LEXINGTON, Ky. (WKYT) - Rabbi Manachem Youlus, who called himself the "Jewish Indiana Jones," told dramatic tales of rescuing Holocaust-era Torahs. It turns out his stories were all fiction.
"The Torah is something you can't even describe how importance it is, it is the essence of our existence really, so for someone to do such a horrible thing and cause so many people such despair and it's unthinkable, especially in the name of religion," says the victim, who wants to stay anonymous.
The victim says she's still embarrassed by the fact that the restored Torah scroll her family thought they were buying for their father was a total fake.
"First, it was disbelief and shock. So to think this rabbi would do such a thing is unthinkable. Unthinkable. To tell my father would absolutely crush him."
"Postal inspectors found out through research and historical facts, where Rabbi said he found these Torahs it couldn't have been based on his travels," says Donna Harris wit the U.S. Postal Inspection Service.
Youlus sold the so-called historical Torahs for thousands of dollars to people who believed they were buying history.
"Rabbi Youlus had Torahs but they weren't rescued from the Holocaust, from concentration camps they were Torahs he purchased from Torah dealers here in the U.S.," says Harris.
Buyers lost a total of $1.5 million. Youlus spent some of the money in his personal accounts and on private school tuition for his children.

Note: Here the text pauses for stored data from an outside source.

File: config.mk
export PLATFORM = sky130hd
export DESIGN_NAME = register_command_decoder
export DESIGN_NICKNAME = d
export VERILOG_FILES = /design/src/verilog/cmd_decoder_pkg.sv /design/src/verilog/resp_if.sv /design/src/verilog/escape_decoder.sv /design/src/verilog/response_sender.sv /design/src/verilog/register_command_decoder.sv
export SDC_FILE = /design/constraint.sdc
export NUM_CORES = 1
export LEC_CHECK = 0
export BUFFER_PORTS_ARGS = -buffer_cell sky130_fd_sc_hd__buf_2
export CORE_MARGIN = 2
export CORE_UTILIZATION = 60
export CTS_CLUSTER_DIAMETER = 120
export CTS_CLUSTER_SIZE = 16
export DETAILED_ROUTE_END_ITERATION = 10
export HOLD_SLACK_MARGIN = 0.06
export PLACE_DENSITY = 0.85
export SYNTH_ARGS = -nofsm -noshare
export SYNTH_HDL_FRONTEND = slang
export SYNTH_SLANG_ARGS = --single-unit
File: constraint.sdc
create_clock -name core_clk_i -period 3.7 [get_ports core_clk_i]
set_clock_uncertainty 0.1 [all_clocks]
set_input_delay 0.74 -clock core_clk_i [delete_from_list [all_inputs] [get_ports core_clk_i]]
set_output_delay 0.74 -clock core_clk_i [all_outputs]
set_load 0.01 [all_outputs]
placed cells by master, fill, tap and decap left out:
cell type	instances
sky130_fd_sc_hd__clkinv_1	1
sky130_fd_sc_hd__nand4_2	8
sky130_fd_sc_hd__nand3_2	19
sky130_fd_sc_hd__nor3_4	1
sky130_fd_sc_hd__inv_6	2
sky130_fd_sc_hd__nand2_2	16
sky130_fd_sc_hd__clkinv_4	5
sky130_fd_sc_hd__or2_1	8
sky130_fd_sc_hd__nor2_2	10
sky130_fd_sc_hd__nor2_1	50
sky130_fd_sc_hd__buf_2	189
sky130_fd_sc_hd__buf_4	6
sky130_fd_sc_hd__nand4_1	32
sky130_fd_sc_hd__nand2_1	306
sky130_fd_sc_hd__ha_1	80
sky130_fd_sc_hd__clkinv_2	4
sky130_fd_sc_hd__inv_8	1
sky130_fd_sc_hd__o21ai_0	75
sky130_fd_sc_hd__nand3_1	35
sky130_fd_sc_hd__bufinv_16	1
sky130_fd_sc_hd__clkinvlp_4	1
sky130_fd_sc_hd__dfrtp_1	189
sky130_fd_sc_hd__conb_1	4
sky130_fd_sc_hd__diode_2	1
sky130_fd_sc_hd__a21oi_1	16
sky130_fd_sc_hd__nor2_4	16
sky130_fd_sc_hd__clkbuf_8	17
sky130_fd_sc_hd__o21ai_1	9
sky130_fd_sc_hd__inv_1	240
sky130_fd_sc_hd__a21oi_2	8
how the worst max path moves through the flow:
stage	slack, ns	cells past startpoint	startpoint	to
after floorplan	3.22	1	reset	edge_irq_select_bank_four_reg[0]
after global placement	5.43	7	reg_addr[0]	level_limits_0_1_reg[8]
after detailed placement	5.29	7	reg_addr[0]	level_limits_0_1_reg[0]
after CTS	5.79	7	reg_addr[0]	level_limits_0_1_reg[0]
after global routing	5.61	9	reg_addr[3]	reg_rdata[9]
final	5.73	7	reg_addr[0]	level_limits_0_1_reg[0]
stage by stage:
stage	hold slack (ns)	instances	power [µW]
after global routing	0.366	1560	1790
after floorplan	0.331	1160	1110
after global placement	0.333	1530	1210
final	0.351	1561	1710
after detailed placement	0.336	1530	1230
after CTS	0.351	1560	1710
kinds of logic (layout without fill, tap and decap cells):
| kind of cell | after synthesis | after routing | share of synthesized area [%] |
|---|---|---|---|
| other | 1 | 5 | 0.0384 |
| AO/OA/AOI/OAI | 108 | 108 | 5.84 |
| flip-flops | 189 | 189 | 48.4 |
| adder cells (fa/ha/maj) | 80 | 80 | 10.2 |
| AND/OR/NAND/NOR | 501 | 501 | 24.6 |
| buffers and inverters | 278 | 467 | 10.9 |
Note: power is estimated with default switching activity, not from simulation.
File: src/design/flash_cmd_pkg.sv
package flash_cmd_pkg;
  localparam int CLK_MHZ     = 200;
  localparam int NS_PER_US   = 1000;
  localparam int DEF_SLEEP_NS = 3000;
  localparam int DEF_WAKE_NS  = 3000;
  localparam int DEF_WAKEID_NS = 8000;
  localparam int DEF_RSTREC_NS = 30000;

  localparam logic [7:0] OP_SLEEP  = 8'hB9;
  localparam logic [7:0] OP_WAKE   = 8'hAB;
  localparam logic [7:0] OP_RST_EN = 8'h66;
  localparam logic [7:0] OP_RST    = 8'h99;
  localparam logic [7:0] OP_MID1   = 8'h90;
  localparam logic [7:0] OP_MID2   = 8'h92;
  localparam logic [7:0] OP_MID4   = 8'h94;
  localparam logic [7:0] OP_IDENT3 = 8'h9F;

  localparam logic [5:0]  OPCODE_BITS = 6'h08;
  localparam logic [5:0]  ADDR_END    = 6'h20;
  localparam logic [5:0]  BITS_MAX    = 6'h3F;
  localparam logic [5:0]  OPC_LAST    = 6'h07;
  localparam logic [23:0] ADDR_SWAP   = 24'h00_0001;
  localparam logic [4:0]  WORD_MSB    = 5'h17;
  localparam logic [5:0]  WORD_LEN    = 6'h18;
  localparam logic [5:0]  PER_DEV     = 6'h08;
  localparam logic [5:0]  PER_PAIR    = 6'h10;
  localparam logic [5:0]  PER_IDENT   = 6'h18;
  localparam logic [2:0]  LANES_1     = 3'h1;
  localparam logic [2:0]  LANES_2     = 3'h2;
  localparam logic [2:0]  LANES_4     = 3'h4;
  localparam logic [3:0]  OE_NONE     = 4'h0;
  localparam logic [15:0] CNT_ONE     = 16'h0001;

  typedef enum logic [3:0] {
    ST_OPCODE = 4'b0001,
    ST_ADDR   = 4'b0010,
    ST_OUT    = 4'b0100,
    ST_IGNORE = 4'b1000
  } frame_state_t;

  function automatic logic [15:0] ns_to_cycles(input int ns);
    int c;
    c = (ns * CLK_MHZ + NS_PER_US - 1) / NS_PER_US;
    if (c < 1) begin
      c = 1;
    end
    ns_to_cycles = 16'(c);
  endfunction : ns_to_cycles
endpackage : flash_cmd_pkg

File: src/design/flash_power_reset_id_commands.sv
`timescale 1ns/1ps
`default_nettype none
module flash_power_reset_id_commands
  import flash_cmd_pkg::*;
#(
  parameter logic [7:0] MAKER_CODE  = 8'h5A, // arbitrary value
  parameter logic [7:0] DEVICE_CODE = 8'h13, // arbitrary value
  parameter logic [7:0] TYPE_CODE   = 8'h60, // arbitrary value
  parameter logic [7:0] CAP_CODE    = 8'h14, // arbitrary value
  parameter int SLEEP_ENTRY_NS = DEF_SLEEP_NS,
  parameter int WAKE_NS        = DEF_WAKE_NS,
  parameter int WAKE_ID_NS     = DEF_WAKEID_NS,
  parameter int RESET_REC_NS   = DEF_RSTREC_NS
) (
  // clock and reset
  input  wire logic       clk,
  input  wire logic       reset_n,
  // serial pins
  input  wire logic       csN,
  input  wire logic       sclk,
  input  wire logic [3:0] ioIn,
  output logic      [3:0] ioOut,
  output logic      [3:0] ioOe,
  // internal cycle from array logic
  input  wire logic       cycleStart,
  input  wire logic       cycleDone,
  // status
  output logic            writeInProgressFlag,
  output logic            asleep,
  output logic            standby,
  output logic            commandBusy,
  output logic            volatileClear
);
  localparam logic [15:0] SLEEP_CNT  = ns_to_cycles(SLEEP_ENTRY_NS);
  localparam logic [15:0] WAKE_CNT   = ns_to_cycles(WAKE_NS);
  localparam logic [15:0] WAKEID_CNT = ns_to_cycles(WAKE_ID_NS);
  localparam logic [15:0] RSTREC_CNT = ns_to_cycles(RESET_REC_NS);

  function automatic logic [23:0] shift_in(input logic [23:0] a, input logic [3:0] io, input logic [2:0] n);
    case (n)
      LANES_2: shift_in = {a[21:0], io[1:0]};
      LANES_4: shift_in = {a[19:0], io[3:0]};
      default: shift_in = {a[22:0], io[0]};
    endcase
  endfunction : shift_in

  function automatic logic [3:0] id_lanes(input logic [23:0] w, input logic [4:0] i, input logic [2:0] n);
    id_lanes = OE_NONE;
    case (n)
      LANES_2: id_lanes = {2'h0, w[i], w[i - 5'h1]};
      LANES_4: id_lanes = {w[i], w[i - 5'h1], w[i - 5'h2], w[i - 5'h3]};
      default: id_lanes[1] = w[i];
    endcase
  endfunction : id_lanes

  function automatic logic [3:0] lane_mask(input logic [2:0] n);
    case (n)
      LANES_2: lane_mask = 4'h3;
      LANES_4: lane_mask = 4'hF;
      default: lane_mask = 4'h2;
    endcase
  endfunction : lane_mask

  logic [2:0]   csSync;
  logic [2:0]   sclkSync;
  logic [3:0]   ioS1;
  logic [3:0]   ioS2;
  frame_state_t state_q;
  logic [5:0]   bitCnt_q;
  logic [7:0]   op_q;
  logic [23:0]  addr_q;
  logic [2:0]   lanes_q;
  logic         accepted_q;
  logic [23:0]  word_q;
  logic [5:0]   period_q;
  logic [4:0]   idx_q;
  logic         armed_q;
  logic         sleepPend_q;
  logic         asleep_q;
  logic         busy_q;
  logic [15:0]  delay_q;
  logic         wip_q;
  logic         volClear_q;
  logic         standby_q;
  logic [3:0]   ioOut_q;
  logic [3:0]   ioOe_q;

  // synchronisers, third stage only for edge finding
  always_ff @(posedge clk or negedge reset_n) begin
    if (!reset_n) begin
      csSync   <= 3'h7;
      sclkSync <= 3'h0;
      ioS1     <= 4'h0;
      ioS2     <= 4'h0;
    end else begin
      csSync   <= {csSync[1:0], csN};
      sclkSync <= {sclkSync[1:0], sclk};
      ioS1     <= ioIn;
      ioS2     <= ioS1;
    end
  end

  logic       csHigh;
  logic       csRise;
  logic       sclkRise;
  logic       sclkFall;
  logic       sleepish;
  logic [7:0] opNext;
  logic       opAllowed;
  logic       opLast;
  logic       exactOp;
  logic       wakeOnly;
  logic       wakeId;
  logic       sleepGo;
  logic       resetGo;
  logic [5:0] addrNext;
  assign csHigh    = csSync[1];
  assign csRise    = csSync[1] & ~csSync[2];
  assign sclkRise  = sclkSync[1] & ~sclkSync[2];
  assign sclkFall  = ~sclkSync[1] & sclkSync[2];
  assign sleepish  = sleepPend_q | asleep_q;
  assign opNext    = {op_q[6:0], ioS2[0]};
  assign opLast    = (state_q == ST_OPCODE) && sclkRise && (bitCnt_q == OPC_LAST);
  assign addrNext  = bitCnt_q + {3'h0, lanes_q};
  assign exactOp   = accepted_q && (bitCnt_q == OPCODE_BITS);
  assign opAllowed = !busy_q && (!sleepish || opNext == OP_WAKE || opNext == OP_RST_EN || opNext == OP_RST);
  // wake frame ends right after opcode
  assign wakeOnly  = csRise && exactOp && op_q == OP_WAKE && sleepish;
  assign wakeId    = csRise && accepted_q && op_q == OP_WAKE && bitCnt_q >= ADDR_END && sleepish;
  // select must rise right after bit eight
  assign sleepGo   = csRise && exactOp && op_q == OP_SLEEP && !wip_q && !sleepish;
  // reset only when armed by the previous frame
  assign resetGo   = csRise && exactOp && op_q == OP_RST && armed_q;

  // frame decoder
  always_ff @(posedge clk or negedge reset_n) begin
    if (!reset_n) begin
      state_q    <= ST_OPCODE;
      bitCnt_q   <= 6'h00;
      op_q       <= 8'h00;
      addr_q     <= 24'h00_0000;
      lanes_q    <= LANES_1;
      accepted_q <= 1'b0;
      word_q     <= 24'h00_0000;
      period_q   <= PER_DEV;
    end else if (csHigh) begin
      state_q  <= ST_OPCODE;
      bitCnt_q <= 6'h00;
      lanes_q  <= LANES_1;
    end else if (sclkRise) begin
      case (state_q)
        ST_OPCODE: begin
          op_q     <= opNext;
          bitCnt_q <= bitCnt_q + 6'h01;
          if (bitCnt_q == OPC_LAST) begin
            accepted_q <= opAllowed;
            state_q    <= ST_IGNORE;
            if (opAllowed) begin
              if (opNext == OP_IDENT3 && !wip_q) begin
                word_q   <= {MAKER_CODE, TYPE_CODE, CAP_CODE};
                period_q <= PER_IDENT;
                state_q  <= ST_OUT;
              end else if (opNext == OP_WAKE && !wip_q) begin
                state_q <= ST_ADDR;
              end else if (opNext == OP_MID1 || opNext == OP_MID2 || opNext == OP_MID4) begin
                state_q <= ST_ADDR;
                lanes_q <= (opNext == OP_MID2) ? LANES_2 : (opNext == OP_MID4) ? LANES_4 : LANES_1;
              end
            end
          end
        end
        ST_ADDR: begin
          addr_q   <= shift_in(addr_q, ioS2, lanes_q);
          bitCnt_q <= addrNext;
          if (addrNext == ADDR_END) begin
            state_q <= ST_OUT;
            if (op_q == OP_WAKE) begin
              word_q   <= {DEVICE_CODE, 16'h0000};
              period_q <= PER_DEV;
            end else begin
              period_q <= PER_PAIR;
              if (shift_in(addr_q, ioS2, lanes_q) == ADDR_SWAP) begin
                word_q <= {DEVICE_CODE, MAKER_CODE, 8'h00};
              end else begin
                word_q <= {MAKER_CODE, DEVICE_CODE, 8'h00};
              end
            end
          end
        end
        default: begin
          if (bitCnt_q != BITS_MAX) begin
            bitCnt_q <= bitCnt_q + 6'h01;
          end
        end
      endcase
    end
  end

  // output shifter on falling serial clock
  always_ff @(posedge clk or negedge reset_n) begin
    if (!reset_n) begin
      ioOut_q <= OE_NONE;
      ioOe_q  <= OE_NONE;
      idx_q   <= WORD_MSB;
    end else if (state_q != ST_OUT) begin
      ioOe_q <= OE_NONE;
      idx_q  <= WORD_MSB;
    end else if (sclkFall) begin
      ioOut_q <= id_lanes(word_q, idx_q, lanes_q);
      ioOe_q  <= lane_mask(lanes_q);
      if ({1'b0, idx_q} < WORD_LEN - period_q + {3'h0, lanes_q}) begin
        idx_q <= WORD_MSB;
      end else begin
        idx_q <= idx_q - {2'h0, lanes_q};
      end
    end
  end

  always_ff @(posedge clk or negedge reset_n) begin
    if (!reset_n) begin
      armed_q <= 1'b0;
    end else if (csRise) begin
      armed_q <= exactOp && op_q == OP_RST_EN;
    end
  end

  // sleep and delay timing
  always_ff @(posedge clk or negedge reset_n) begin
    if (!reset_n) begin
      sleepPend_q <= 1'b0;
      asleep_q    <= 1'b0;
      busy_q      <= 1'b0;
      delay_q     <= 16'h0000;
    end else if (resetGo) begin
      sleepPend_q <= 1'b0;
      asleep_q    <= 1'b0;
      busy_q      <= 1'b1;
      delay_q     <= RSTREC_CNT;
    end else if (wakeOnly || wakeId) begin
      sleepPend_q <= 1'b0;
      asleep_q    <= 1'b0;
      busy_q      <= 1'b1;
      delay_q     <= wakeId ? WAKEID_CNT : WAKE_CNT;
    end else if (sleepGo) begin
      sleepPend_q <= 1'b1;
      delay_q     <= SLEEP_CNT;
    end else if (sleepPend_q || busy_q) begin
      delay_q <= delay_q - CNT_ONE;
      if (delay_q == CNT_ONE) begin
        asleep_q    <= sleepPend_q;
        sleepPend_q <= 1'b0;
        busy_q      <= 1'b0;
      end
    end
  end

  // flag covers the internal cycle until cycle done, or until a software reset clears it early
  always_ff @(posedge clk or negedge reset_n) begin
    if (!reset_n) begin
      wip_q <= 1'b0;
    end else if (resetGo) begin
      wip_q <= 1'b0;
    end else if (cycleStart && !sleepish && !busy_q) begin
      wip_q <= 1'b1;
    end else if (cycleDone) begin
      wip_q <= 1'b0;
    end
  end

  always_ff @(posedge clk or negedge reset_n) begin
    if (!reset_n) begin
      volClear_q <= 1'b0;
      standby_q  <= 1'b0;
    end else begin
      volClear_q <= resetGo;
      standby_q  <= csHigh && !wip_q && !sleepish && !busy_q;
    end
  end

  assign ioOut               = ioOut_q;
  assign ioOe                = ioOe_q;
  assign writeInProgressFlag = wip_q;
  assign asleep              = asleep_q;
  assign standby             = standby_q;
  assign commandBusy         = busy_q;
  assign volatileClear       = volClear_q;

  sleep_cause_a: assert property (@(posedge clk) disable iff (!reset_n)
    $rose(asleep_q) |-> $past(sleepPend_q) && $past(delay_q) == CNT_ONE)
    else $error("sleep entered without pending sleep command");
  sleep_frame_a: assert property (@(posedge clk) disable iff (!reset_n)
    csRise && op_q == OP_SLEEP && bitCnt_q != OPCODE_BITS && !sleepPend_q |=> !sleepPend_q)
    else $error("sleep taken from a frame of wrong length");
  sleep_delay_a: assert property (@(posedge clk) disable iff (!reset_n)
    $rose(sleepPend_q) |-> delay_q == SLEEP_CNT && !asleep_q)
    else $error("sleep entry delay not loaded");
  sleep_filter_a: assert property (@(posedge clk) disable iff (!reset_n)
    opLast && !csHigh && sleepish && opNext != OP_WAKE |=> state_q == ST_IGNORE)
    else $error("command decoded while asleep");
  wake_delay_a: assert property (@(posedge clk) disable iff (!reset_n)
    wakeOnly && !resetGo |=> busy_q && !asleep_q && delay_q == WAKE_CNT)
    else $error("wake delay not started");
  wip_ident_a: assert property (@(posedge clk) disable iff (!reset_n)
    opLast && wip_q && opNext == OP_IDENT3 |=> state_q != ST_OUT)
    else $error("identify decoded during internal cycle");
  reset_effect_a: assert property (@(posedge clk) disable iff (!reset_n)
    resetGo |=> volClear_q && !wip_q && busy_q ##1 !volClear_q)
    else $error("reset did not clear state");
  arm_clear_a: assert property (@(posedge clk) disable iff (!reset_n)
    csRise && op_q != OP_RST_EN |=> !armed_q)
    else $error("reset enable survived another frame");
  ident_end_a: assert property (@(posedge clk) disable iff (!reset_n)
    csRise |=> ##1 ioOe_q == OE_NONE && state_q == ST_OPCODE)
    else $error("output still driven after select rose");
endmodule : flash_power_reset_id_commands
`default_nettype wire

File: config.mk
export PLATFORM = sky130hd
export DESIGN_NAME = flash_power_reset_id_commands
export DESIGN_NICKNAME = d
export VERILOG_FILES = /design/src/design/flash_cmd_pkg.sv /design/src/design/flash_power_reset_id_commands.sv
export SDC_FILE = /design/constraint.sdc
export NUM_CORES = 1
export LEC_CHECK = 0
export ABC_AREA = 1
export BUFFER_PORTS_ARGS = -buffer_cell sky130_fd_sc_hd__buf_4
export CORE_ASPECT_RATIO = 0.75
export CORE_MARGIN = 2
export CORE_UTILIZATION = 68
export DETAILED_ROUTE_END_ITERATION = 10
export GPL_ROUTABILITY_DRIVEN = 0
export PLACE_DENSITY = 0.95
export SLEW_MARGIN = 40
export SYNTH_ARGS = -nofsm -noshare
export SYNTH_HDL_FRONTEND = slang
export SYNTH_SLANG_ARGS = --single-unit
File: constraint.sdc
create_clock -name clk -period 5.5 [get_ports clk]
set_input_delay 1.375 -clock clk [delete_from_list [all_inputs] [get_ports clk]]
set_output_delay 1.375 -clock clk [all_outputs]
set_load 0.1 [all_outputs]
==> flow_summary.ini <==
[setup_path]
rr_endpoint = ioOut[0]$_DFFE_PN0P_
crit_arrival_ns = 2.99
path_delay_family = flip-flops
ff2ff_setup_slack_ns = 2.76
worstPathMaxFanout = 18
critPathKind = reg2reg
cp.depth = 13
r2r_cells = 13
crit_buf_inv = 2
rr_startpoint = idx_q[1]$_DFFE_PN1P_
critical_path.cell_chain = clkinv_1, ha_1, clkinv_1, a21oi_1, o21ai_0, nand2_1, nand2_1, nand2_1, nand2_1, nand2_1, nand2_1, nand2_1, nand2_1
crit_path_start_kind = register
endpoint = ioOut[0]$_DFFE_PN0P_
worstPathRequired_ns = 5.75
crit_path_frequent_cell = nand2_1
crit_start = idx_q[1]$_DFFE_PN1P_
critPathCaptureType = register
cp_slowest_cell = dfstp_2
max_stage_delay_ns = 0.73

[synthesis]
syn_area_per_cell_um2 = 6.950
seq_area_frac_synth_pct = 38.31
postSynthCellCount = 982
ys_types = 44
synthesis.area_mm2 = 0.006825
synth_flop_cell = dfrtp_1
ys_seq_elements = 104
synth_warnings = 0
synth-edff-count = 0
async_reset_ff_share_pct = 100.0
syn_nets = 1011

[timing]
maxSlewHeadroom_pct = 52.92
finClkSkew_ns = 0.007154
finalSetupViolCount = 0
tightest_slew_ns = 0.7036
period_minus_slack_ns = 2.744
max_freq_mhz = 364.4
rsz0062_at_grt = false
drv_slew = 0
hold_viol = 0
finalSetupTns_ns = 0
period_share_pct = 49.90

[die]
rows = 31
dieHeight_um = 90.77
die_x_um = 119.7
core_mm2 = 0.009697
boundaryPins = 23
initial_core_util_pct = 70.39
die-area_mm2 = 0.01086

[pwr]
total_power_mw = 1.594
p_clk_share_pct = 41.0
netSwitchingPower_mw = 0.3989
p_leak_nw = 3.804
pwr-share-comb_pct = 7.6
power_switching_share_pct = 25.02
cell_internal_pwr_mw = 1.195
powerDensity_mw_per_mm2 = 218.6
p_seq_share_pct = 51.4
ir_worst_vdd_mv = 0.1765

[flow_run]
max-cap-violations = 0

[clocking]
clkLatencyLatePin_ns = 0.35
cts_resized = 0
clk_path_buf_depth = 2
clock_sinks = 104
clk_pin_slew_ns = 0.07
post_cts_buffers = 0
cts_hold_buf = 0
htreeDepth = 3
cts_tree = done
clock-root-buffer = clkbuf_16
numCtsBuffers = 9

[drt]
drc = 0
wl_mm = 16.32
via_count = 6590
dr.pass1.iters = 6
ant_nets = 0
wire_per_inst_um = 14.58
vias_per_cell = 5.884
first_iter_violations = 923

[place]
dp_hpwl_mm = 11.78
io_buffers = 22

[grt]
gr-total-overflow = 0
grt_pass1_wl_mm = 27.98
antenna_found_initial = 0
grt_usage_pct = 31.38
grt_max_degree = 65
grt_pass1_vias = 5927

[cells_and_area]
nNetsFinal = 1012
layout_common_cells = 254 x nand2_1, 121 x inv_1, 121 x nor2_1
syn_to_final_growth_pct = 6.838
diodes = 0
mostFrequentLayoutCell = nand2_1
drive_gt1_share_pct = 7.287

[min_path]
hp-class = reg2reg

[status]
outcome = complete, no violations
-- area by class of cell --
cell class                      instances  area, um2
Clock buffer                           13      250.2
Clock inverter                          3      50.05
Fill cell                             747       2405
Multi-Input combinational cell        713       3536
Sequential cell                       104       2615
Inverter                              131      491.7
Timing Repair Buffer                   24      183.9
Tap cell                              132      165.2
-- metal layers --
layer	track usage, %	part of all wire (%)	vias up
met5	0	0	-
met4	8.529	2.2	0
met3	5.808	9.4	40
met2	46.95	44	358
met1	46.93	45	3004
li1	-	-	3188
-- state kept, by name, summed over array words and instances (netlist names), 4 cells and up --
name      count
addr_q       23
bitCnt_q      6
delay_q      16
idx_q         5
ioOut         4
ioS1          4
ioS2          4
op_q          8
state_q       4
word_q        8
-- cells in the mapped netlist, types with 4 or more instances --
master,n,share of area [%]
dfstp_2,10,3.8
nor3_1,9,0.66
nor4_1,5,0.46
o211ai_1,10,1.1
o21ai_1,6,0.44
xor2_1,19,2.4
clkbuf_1,12,0.66
o21ai_2,5,0.64
nand4_1,26,2.4
ha_1,17,3.1
dfrtp_1,94,34
buf_6,4,0.66
a32oi_1,4,0.51
nand3_1,108,7.9
nor2_1,121,6.7
a31oi_1,4,0.37
buf_2,14,1.0
o21ai_0,67,4.9
inv_2,7,0.39
inv_1,121,6.7
a21oi_1,29,2.1
nand2_1,254,14
-- per-stage QoR --
stage | instance area, um2 | cells | hold WS (ns) | util [%] | worst slack [ns]
final | 7292 | 1120 | 0.3421 | 75.20 | 2.756
after global routing | 7292 | 1120 | 0.3611 | 75.20 | 2.507
after CTS | 7288 | 1120 | 0.3462 | 75.16 | 2.813
after detailed placement | 6988 | 1104 | 0.3355 | 72.06 | 2.825
after global placement | 6988 | 1104 | 0.3331 | 72.06 | 2.878
after floorplan | 6825 | 982 | 0.3312 | - | 2.785
-- logic make-up (layout without fill, tap and decap cells) --
family	after synthesis	after routing	synth area share, %
flip-flops	104	104	38.31
AND/OR/NAND/NOR	540	540	34.32
XOR/XNOR	22	22	2.823
buffers and inverters	165	171	9.881
adder cells (fa/ha/maj)	19	19	3.703
AO/OA/AOI/OAI	132	132	10.96
-- power by group through the flow --
stage | logic, mW | clock network [mW] | registers, mW
detailed placement | 0.120 | 0 | 0.834
global route | 0.139 | 0.688 | 0.823
finish | 0.121 | 0.653 | 0.820
CTS | 0.121 | 0.660 | 0.819
floorplan | 0.0789 | 0 | 0.829
global placement | 0.117 | 0 | 0.833
-- worst min path at each step --
stage | cells after the start | slack [ns] | start | to
2_1_floorplan | 0 | 0.33 | ioS1[0]$_DFF_PN0_ | ioS2[0]$_DFF_PN0_
3_3_place_gp | 0 | 0.33 | ioS1[3]$_DFF_PN0_ | ioS2[3]$_DFF_PN0_
3_5_place_dp | 0 | 0.34 | ioS1[3]$_DFF_PN0_ | ioS2[3]$_DFF_PN0_
4_1_cts | 0 | 0.35 | ioS1[3]$_DFF_PN0_ | ioS2[3]$_DFF_PN0_
5_1_grt | 0 | 0.36 | ioS1[3]$_DFF_PN0_ | ioS2[3]$_DFF_PN0_
6_report | 0 | 0.34 | ioS1[3]$_DFF_PN0_ | ioS2[3]$_DFF_PN0_
No activity file was read; power rests on OpenSTA's default activity.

"It was truly a roller coaster of emotion, from the time we first came across this organization, to the time we gave him the gift it was such a high, to when we found out this was a fraud, which was the depths of despair and then had to go tell him… it really put a cloud over his 75th birthday."
Rabbi Youlus was ultimately found guilty and sentenced to four years in prison. At his sentencing, Youlus aplogized and said he regretted what he did.